What you need to do: The word "repair" may appear in some of the lines below. State how many lines contain it, and write only that number.

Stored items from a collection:
____
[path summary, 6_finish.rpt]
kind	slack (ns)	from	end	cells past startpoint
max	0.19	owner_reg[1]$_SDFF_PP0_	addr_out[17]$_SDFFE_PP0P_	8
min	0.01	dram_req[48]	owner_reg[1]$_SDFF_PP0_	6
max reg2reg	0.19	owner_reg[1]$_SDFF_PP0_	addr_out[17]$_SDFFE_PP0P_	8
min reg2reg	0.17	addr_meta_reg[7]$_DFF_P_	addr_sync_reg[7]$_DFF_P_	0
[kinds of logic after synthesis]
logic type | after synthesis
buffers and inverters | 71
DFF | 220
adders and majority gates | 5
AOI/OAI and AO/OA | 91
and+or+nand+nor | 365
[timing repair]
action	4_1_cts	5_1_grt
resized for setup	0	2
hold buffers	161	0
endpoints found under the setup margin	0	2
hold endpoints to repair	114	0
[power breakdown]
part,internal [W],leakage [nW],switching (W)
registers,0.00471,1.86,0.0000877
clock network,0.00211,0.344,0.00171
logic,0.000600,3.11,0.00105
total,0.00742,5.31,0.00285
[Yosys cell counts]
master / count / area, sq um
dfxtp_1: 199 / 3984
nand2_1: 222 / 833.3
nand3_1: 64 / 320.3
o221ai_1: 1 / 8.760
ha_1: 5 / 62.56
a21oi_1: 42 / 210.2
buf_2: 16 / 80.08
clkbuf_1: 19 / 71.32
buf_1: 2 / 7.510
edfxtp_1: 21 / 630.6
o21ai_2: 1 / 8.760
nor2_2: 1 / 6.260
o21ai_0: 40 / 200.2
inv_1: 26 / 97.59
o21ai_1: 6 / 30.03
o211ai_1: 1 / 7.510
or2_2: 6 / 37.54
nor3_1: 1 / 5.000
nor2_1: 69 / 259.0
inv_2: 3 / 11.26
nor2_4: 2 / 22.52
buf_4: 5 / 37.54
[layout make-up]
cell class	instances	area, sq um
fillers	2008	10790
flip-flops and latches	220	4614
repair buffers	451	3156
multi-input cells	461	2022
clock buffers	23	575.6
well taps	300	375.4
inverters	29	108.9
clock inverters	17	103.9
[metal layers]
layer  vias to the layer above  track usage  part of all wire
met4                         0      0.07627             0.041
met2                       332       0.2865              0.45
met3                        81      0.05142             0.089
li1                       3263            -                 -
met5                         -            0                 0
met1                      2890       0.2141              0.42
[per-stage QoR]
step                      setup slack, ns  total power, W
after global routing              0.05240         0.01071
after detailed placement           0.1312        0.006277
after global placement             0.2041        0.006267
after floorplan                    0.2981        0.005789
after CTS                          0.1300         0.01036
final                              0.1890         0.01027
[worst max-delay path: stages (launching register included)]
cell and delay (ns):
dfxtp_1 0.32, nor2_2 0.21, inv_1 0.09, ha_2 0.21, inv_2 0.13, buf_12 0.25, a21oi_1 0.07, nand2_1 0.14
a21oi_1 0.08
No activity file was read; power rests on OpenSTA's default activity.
____
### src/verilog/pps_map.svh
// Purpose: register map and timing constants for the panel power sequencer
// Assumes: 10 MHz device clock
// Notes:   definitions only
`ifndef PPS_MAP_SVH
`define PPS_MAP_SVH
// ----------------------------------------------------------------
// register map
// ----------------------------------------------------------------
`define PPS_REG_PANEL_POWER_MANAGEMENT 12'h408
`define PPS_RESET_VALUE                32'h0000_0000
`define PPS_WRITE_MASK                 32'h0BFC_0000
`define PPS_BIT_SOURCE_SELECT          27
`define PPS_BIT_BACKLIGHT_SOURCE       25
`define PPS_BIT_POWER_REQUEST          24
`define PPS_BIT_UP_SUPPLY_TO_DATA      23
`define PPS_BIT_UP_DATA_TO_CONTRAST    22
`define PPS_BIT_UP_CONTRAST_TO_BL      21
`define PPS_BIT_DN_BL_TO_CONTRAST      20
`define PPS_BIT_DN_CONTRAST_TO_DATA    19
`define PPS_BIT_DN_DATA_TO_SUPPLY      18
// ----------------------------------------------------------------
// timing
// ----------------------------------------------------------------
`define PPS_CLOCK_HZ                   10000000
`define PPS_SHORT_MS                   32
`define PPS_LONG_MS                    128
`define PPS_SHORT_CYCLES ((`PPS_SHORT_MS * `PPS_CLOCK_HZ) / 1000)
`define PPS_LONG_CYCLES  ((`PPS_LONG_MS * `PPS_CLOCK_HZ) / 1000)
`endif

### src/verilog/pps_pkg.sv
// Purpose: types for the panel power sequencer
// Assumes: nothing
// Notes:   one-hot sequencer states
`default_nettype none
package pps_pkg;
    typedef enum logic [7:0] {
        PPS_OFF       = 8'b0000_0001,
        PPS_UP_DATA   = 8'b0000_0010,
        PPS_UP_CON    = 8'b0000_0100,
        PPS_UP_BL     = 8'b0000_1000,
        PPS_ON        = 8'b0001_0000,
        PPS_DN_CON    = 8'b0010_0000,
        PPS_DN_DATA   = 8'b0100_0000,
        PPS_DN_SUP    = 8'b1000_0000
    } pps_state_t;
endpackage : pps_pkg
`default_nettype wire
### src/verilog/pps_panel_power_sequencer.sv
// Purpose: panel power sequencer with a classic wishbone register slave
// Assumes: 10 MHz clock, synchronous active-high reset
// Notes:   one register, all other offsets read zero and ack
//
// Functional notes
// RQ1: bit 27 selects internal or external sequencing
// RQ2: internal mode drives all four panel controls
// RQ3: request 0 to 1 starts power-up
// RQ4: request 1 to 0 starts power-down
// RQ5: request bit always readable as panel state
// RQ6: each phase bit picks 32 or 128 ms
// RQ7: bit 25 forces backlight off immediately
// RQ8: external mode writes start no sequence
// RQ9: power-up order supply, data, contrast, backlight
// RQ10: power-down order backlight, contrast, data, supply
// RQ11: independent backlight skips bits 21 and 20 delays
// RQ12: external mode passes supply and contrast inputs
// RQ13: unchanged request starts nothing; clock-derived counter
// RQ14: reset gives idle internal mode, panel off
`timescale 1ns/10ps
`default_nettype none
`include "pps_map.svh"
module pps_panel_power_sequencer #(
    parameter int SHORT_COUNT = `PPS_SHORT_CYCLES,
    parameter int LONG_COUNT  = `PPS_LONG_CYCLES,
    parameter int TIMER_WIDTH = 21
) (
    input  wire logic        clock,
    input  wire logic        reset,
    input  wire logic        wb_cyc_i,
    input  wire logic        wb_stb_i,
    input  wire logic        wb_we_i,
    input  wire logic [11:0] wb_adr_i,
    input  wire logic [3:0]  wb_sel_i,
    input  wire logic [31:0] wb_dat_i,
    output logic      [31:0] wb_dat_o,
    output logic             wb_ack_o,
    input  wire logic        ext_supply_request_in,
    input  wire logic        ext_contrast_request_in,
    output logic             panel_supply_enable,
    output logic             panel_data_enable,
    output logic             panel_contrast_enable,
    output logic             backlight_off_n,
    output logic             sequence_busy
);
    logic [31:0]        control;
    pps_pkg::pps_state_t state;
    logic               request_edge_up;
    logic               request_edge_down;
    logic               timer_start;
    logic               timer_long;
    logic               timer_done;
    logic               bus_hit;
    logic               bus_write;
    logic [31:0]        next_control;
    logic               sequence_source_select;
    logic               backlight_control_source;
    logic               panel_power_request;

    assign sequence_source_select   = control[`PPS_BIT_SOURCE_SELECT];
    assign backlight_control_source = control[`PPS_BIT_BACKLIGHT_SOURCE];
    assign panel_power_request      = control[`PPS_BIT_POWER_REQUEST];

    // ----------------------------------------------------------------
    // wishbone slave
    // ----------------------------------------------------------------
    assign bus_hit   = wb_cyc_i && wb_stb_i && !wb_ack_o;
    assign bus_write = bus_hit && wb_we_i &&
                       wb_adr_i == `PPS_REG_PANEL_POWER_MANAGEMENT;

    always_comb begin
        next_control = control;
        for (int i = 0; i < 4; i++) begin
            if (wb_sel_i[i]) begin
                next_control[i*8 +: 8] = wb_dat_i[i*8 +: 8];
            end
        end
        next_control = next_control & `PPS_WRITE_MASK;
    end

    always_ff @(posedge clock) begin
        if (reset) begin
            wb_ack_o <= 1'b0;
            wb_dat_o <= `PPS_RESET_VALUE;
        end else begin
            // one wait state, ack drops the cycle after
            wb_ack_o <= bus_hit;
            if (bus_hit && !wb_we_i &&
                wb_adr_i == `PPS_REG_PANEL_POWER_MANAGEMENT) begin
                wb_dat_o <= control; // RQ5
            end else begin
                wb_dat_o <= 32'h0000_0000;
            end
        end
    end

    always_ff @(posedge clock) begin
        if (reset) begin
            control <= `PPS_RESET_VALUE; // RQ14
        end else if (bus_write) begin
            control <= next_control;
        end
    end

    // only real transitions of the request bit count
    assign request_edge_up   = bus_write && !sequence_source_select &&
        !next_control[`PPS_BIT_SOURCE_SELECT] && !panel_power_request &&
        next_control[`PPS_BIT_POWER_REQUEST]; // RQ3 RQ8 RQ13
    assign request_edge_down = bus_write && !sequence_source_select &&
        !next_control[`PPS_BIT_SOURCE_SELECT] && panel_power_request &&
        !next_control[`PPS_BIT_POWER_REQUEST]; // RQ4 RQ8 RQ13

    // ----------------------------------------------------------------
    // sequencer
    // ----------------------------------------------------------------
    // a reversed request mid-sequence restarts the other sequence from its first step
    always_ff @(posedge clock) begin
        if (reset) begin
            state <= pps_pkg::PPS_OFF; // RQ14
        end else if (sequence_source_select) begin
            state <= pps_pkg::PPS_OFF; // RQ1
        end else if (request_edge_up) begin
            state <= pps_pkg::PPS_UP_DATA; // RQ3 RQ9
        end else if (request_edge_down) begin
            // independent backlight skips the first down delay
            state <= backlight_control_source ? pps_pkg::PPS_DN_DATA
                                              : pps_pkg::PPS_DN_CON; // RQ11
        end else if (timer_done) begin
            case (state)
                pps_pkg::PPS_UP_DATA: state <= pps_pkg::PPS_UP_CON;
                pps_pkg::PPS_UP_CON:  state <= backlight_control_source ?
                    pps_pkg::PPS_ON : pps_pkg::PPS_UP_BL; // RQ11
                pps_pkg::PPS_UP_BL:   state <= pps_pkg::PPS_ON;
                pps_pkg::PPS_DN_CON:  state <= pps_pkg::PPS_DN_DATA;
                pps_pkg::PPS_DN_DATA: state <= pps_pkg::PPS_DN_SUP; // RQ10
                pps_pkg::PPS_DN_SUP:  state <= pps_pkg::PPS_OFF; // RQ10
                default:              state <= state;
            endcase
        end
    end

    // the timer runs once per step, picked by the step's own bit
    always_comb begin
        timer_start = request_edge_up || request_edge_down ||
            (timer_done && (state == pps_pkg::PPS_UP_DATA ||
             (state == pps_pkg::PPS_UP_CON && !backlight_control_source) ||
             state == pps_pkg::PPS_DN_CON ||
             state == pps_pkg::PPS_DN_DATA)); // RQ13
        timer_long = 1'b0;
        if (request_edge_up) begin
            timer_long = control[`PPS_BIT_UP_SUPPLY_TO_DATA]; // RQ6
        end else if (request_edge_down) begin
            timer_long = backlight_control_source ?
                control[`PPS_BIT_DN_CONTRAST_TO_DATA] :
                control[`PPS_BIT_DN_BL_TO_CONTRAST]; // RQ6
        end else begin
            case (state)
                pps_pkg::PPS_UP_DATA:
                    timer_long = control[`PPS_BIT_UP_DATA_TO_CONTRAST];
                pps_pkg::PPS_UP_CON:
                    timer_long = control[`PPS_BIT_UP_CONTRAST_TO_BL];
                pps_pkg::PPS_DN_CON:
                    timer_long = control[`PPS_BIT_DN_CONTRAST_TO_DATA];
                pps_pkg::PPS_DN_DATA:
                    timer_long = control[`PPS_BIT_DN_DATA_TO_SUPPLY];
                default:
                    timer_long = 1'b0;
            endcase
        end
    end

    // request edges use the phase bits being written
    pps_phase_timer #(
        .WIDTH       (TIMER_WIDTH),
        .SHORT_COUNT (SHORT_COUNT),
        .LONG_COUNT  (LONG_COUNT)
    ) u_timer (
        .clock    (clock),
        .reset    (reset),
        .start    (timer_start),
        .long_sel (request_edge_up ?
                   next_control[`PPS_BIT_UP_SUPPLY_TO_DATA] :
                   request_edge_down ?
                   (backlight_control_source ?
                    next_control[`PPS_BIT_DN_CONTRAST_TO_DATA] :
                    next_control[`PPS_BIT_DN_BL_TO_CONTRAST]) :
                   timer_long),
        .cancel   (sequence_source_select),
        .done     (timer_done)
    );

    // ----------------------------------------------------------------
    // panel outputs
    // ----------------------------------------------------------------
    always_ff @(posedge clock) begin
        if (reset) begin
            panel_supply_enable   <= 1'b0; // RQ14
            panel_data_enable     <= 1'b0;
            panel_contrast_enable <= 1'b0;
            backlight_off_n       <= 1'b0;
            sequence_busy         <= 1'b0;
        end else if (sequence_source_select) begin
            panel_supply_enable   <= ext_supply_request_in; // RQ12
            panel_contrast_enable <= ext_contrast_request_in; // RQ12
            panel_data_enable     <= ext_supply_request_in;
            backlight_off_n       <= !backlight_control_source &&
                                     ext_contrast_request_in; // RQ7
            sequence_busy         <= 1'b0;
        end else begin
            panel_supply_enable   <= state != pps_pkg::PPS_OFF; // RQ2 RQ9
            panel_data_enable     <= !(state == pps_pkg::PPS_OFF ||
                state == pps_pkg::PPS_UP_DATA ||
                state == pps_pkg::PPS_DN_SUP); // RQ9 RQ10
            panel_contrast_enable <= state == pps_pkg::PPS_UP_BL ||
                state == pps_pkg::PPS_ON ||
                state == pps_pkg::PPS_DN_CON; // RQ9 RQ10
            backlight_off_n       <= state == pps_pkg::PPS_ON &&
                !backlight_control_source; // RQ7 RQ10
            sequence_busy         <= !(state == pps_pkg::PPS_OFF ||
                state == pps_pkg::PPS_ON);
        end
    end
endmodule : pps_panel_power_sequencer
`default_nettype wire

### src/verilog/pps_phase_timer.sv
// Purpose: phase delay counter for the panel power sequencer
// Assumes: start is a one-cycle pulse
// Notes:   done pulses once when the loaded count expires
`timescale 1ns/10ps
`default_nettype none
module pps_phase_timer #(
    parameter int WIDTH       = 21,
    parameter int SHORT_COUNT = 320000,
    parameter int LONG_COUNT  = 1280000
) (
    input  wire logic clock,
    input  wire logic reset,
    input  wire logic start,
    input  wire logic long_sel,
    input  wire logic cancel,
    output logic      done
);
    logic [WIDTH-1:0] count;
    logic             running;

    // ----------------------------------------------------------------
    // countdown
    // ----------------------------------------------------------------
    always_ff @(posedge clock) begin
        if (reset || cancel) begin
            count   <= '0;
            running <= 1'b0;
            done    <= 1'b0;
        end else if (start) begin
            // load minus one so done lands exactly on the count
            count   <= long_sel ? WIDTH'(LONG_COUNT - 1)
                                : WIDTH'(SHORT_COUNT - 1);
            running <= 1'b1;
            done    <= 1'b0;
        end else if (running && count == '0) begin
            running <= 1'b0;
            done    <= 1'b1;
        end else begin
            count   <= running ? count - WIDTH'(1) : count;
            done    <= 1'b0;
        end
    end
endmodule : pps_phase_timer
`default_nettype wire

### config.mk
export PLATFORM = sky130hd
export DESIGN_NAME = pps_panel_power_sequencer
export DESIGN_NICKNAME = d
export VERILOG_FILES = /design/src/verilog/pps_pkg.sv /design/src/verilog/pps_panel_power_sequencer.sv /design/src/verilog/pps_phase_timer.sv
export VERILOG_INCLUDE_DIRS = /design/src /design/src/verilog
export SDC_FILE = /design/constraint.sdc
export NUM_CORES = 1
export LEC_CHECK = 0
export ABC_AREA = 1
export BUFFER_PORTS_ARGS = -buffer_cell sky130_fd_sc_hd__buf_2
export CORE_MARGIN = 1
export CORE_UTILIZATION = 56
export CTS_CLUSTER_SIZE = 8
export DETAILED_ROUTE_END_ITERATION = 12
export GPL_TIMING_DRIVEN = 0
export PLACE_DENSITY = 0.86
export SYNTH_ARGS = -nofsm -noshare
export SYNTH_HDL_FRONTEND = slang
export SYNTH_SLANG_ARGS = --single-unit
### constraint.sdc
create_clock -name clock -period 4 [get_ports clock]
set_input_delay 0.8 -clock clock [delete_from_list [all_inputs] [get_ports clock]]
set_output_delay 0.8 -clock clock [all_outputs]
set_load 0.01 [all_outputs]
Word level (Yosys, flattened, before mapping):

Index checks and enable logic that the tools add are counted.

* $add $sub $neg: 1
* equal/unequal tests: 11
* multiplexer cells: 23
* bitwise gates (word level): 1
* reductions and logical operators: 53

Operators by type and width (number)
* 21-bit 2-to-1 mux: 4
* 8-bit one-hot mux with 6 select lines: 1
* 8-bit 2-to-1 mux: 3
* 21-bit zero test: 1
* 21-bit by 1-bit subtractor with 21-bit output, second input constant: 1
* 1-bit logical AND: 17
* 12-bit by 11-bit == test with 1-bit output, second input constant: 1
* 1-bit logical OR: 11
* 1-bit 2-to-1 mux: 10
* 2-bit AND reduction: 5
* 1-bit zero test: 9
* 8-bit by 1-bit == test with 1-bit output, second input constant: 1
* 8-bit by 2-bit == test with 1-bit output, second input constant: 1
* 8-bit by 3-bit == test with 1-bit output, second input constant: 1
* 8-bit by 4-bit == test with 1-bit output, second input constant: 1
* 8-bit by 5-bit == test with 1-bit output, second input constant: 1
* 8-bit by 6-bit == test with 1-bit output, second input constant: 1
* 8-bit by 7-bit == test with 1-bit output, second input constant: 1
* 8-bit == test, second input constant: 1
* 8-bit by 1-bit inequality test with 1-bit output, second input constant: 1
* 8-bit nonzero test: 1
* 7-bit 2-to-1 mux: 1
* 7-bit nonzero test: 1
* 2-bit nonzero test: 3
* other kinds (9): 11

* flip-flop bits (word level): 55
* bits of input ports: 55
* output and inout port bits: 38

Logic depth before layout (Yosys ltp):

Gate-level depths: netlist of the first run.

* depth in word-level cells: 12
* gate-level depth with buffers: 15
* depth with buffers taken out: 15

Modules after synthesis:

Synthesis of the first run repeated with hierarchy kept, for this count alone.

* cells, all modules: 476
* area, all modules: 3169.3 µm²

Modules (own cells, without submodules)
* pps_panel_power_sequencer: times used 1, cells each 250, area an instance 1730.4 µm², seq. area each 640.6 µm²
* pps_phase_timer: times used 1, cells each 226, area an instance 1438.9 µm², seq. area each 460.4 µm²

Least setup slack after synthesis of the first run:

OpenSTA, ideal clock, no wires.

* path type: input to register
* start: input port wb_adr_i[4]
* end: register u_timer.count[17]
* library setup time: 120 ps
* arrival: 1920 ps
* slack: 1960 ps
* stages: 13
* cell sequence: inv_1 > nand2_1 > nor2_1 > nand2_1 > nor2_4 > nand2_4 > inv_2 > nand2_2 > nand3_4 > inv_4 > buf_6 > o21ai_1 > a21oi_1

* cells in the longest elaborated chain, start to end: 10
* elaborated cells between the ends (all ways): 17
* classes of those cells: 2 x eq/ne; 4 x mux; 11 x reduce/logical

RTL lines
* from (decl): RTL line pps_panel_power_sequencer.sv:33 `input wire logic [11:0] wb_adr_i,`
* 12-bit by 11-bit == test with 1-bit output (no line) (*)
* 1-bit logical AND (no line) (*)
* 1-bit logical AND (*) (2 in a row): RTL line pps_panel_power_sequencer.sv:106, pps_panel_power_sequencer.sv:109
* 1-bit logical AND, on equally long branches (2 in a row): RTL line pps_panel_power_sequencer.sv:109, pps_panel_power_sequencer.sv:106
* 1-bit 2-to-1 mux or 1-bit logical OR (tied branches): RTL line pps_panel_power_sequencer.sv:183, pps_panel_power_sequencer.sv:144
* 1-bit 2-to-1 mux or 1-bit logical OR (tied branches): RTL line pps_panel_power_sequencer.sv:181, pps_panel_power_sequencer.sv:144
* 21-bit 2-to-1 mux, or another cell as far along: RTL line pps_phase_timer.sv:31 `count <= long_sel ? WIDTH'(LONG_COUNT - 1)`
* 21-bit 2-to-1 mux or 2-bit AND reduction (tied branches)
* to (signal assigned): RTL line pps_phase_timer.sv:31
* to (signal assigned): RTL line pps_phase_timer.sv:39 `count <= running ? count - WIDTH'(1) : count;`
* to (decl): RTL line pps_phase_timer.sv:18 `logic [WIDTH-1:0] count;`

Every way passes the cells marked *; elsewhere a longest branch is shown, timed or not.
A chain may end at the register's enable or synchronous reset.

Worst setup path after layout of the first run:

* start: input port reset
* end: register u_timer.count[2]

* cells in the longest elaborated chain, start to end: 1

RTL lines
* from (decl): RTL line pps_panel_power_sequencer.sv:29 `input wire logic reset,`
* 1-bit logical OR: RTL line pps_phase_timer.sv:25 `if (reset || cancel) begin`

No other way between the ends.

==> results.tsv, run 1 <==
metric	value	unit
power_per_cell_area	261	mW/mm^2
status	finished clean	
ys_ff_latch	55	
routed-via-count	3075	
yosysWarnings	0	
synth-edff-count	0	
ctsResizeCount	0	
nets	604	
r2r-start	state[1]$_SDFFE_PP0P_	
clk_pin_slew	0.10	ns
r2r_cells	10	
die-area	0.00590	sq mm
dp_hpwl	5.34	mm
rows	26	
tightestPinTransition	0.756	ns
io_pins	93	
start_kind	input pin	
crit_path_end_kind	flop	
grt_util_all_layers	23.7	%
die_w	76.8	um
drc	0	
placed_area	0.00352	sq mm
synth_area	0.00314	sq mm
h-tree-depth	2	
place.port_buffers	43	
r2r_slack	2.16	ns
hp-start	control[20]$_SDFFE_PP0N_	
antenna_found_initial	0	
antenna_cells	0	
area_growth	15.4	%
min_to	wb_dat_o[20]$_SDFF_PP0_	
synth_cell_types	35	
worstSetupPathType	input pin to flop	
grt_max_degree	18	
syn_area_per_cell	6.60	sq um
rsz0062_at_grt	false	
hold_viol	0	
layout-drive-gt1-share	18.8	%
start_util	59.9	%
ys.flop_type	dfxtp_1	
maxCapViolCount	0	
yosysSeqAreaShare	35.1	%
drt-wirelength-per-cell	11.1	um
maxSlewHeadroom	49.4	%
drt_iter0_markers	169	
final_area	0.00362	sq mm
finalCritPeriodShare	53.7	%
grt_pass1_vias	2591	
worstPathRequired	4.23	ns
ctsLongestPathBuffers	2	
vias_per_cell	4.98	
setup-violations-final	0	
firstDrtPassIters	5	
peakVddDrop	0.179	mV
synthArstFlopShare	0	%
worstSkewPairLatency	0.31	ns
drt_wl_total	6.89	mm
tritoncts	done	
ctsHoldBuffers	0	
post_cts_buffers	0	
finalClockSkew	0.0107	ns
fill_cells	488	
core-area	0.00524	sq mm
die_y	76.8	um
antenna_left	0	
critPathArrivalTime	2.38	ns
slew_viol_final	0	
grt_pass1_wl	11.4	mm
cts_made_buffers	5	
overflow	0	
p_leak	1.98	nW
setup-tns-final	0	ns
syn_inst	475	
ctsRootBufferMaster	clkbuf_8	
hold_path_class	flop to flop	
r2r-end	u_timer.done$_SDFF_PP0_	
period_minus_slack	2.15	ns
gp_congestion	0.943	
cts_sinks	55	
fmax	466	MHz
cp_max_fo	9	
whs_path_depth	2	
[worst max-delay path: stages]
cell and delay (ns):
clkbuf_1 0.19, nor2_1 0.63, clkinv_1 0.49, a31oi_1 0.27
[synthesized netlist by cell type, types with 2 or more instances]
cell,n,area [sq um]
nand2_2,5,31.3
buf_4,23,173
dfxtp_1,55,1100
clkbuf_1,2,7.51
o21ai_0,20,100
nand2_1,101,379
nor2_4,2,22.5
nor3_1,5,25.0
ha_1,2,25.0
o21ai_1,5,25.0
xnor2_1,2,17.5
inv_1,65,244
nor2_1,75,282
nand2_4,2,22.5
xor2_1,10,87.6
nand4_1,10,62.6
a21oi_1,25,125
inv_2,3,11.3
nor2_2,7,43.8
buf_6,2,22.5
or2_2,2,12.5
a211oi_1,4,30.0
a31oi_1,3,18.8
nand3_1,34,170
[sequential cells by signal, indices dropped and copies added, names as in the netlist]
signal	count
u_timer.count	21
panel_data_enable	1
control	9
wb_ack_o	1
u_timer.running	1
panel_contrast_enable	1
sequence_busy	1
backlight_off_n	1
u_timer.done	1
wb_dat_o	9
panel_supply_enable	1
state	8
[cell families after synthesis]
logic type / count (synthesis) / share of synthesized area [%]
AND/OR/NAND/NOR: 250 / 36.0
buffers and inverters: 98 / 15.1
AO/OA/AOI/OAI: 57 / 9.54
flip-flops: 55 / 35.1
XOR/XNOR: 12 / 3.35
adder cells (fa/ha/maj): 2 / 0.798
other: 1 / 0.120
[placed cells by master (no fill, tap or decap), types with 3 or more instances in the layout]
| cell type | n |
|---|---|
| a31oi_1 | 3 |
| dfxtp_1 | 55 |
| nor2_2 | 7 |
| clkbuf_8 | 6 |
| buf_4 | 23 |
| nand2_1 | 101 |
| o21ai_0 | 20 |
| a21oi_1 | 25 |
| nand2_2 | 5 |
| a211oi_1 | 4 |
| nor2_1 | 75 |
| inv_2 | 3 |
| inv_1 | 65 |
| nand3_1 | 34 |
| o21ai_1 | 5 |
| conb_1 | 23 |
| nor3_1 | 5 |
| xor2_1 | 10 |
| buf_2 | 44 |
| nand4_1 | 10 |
____
Answer box: 3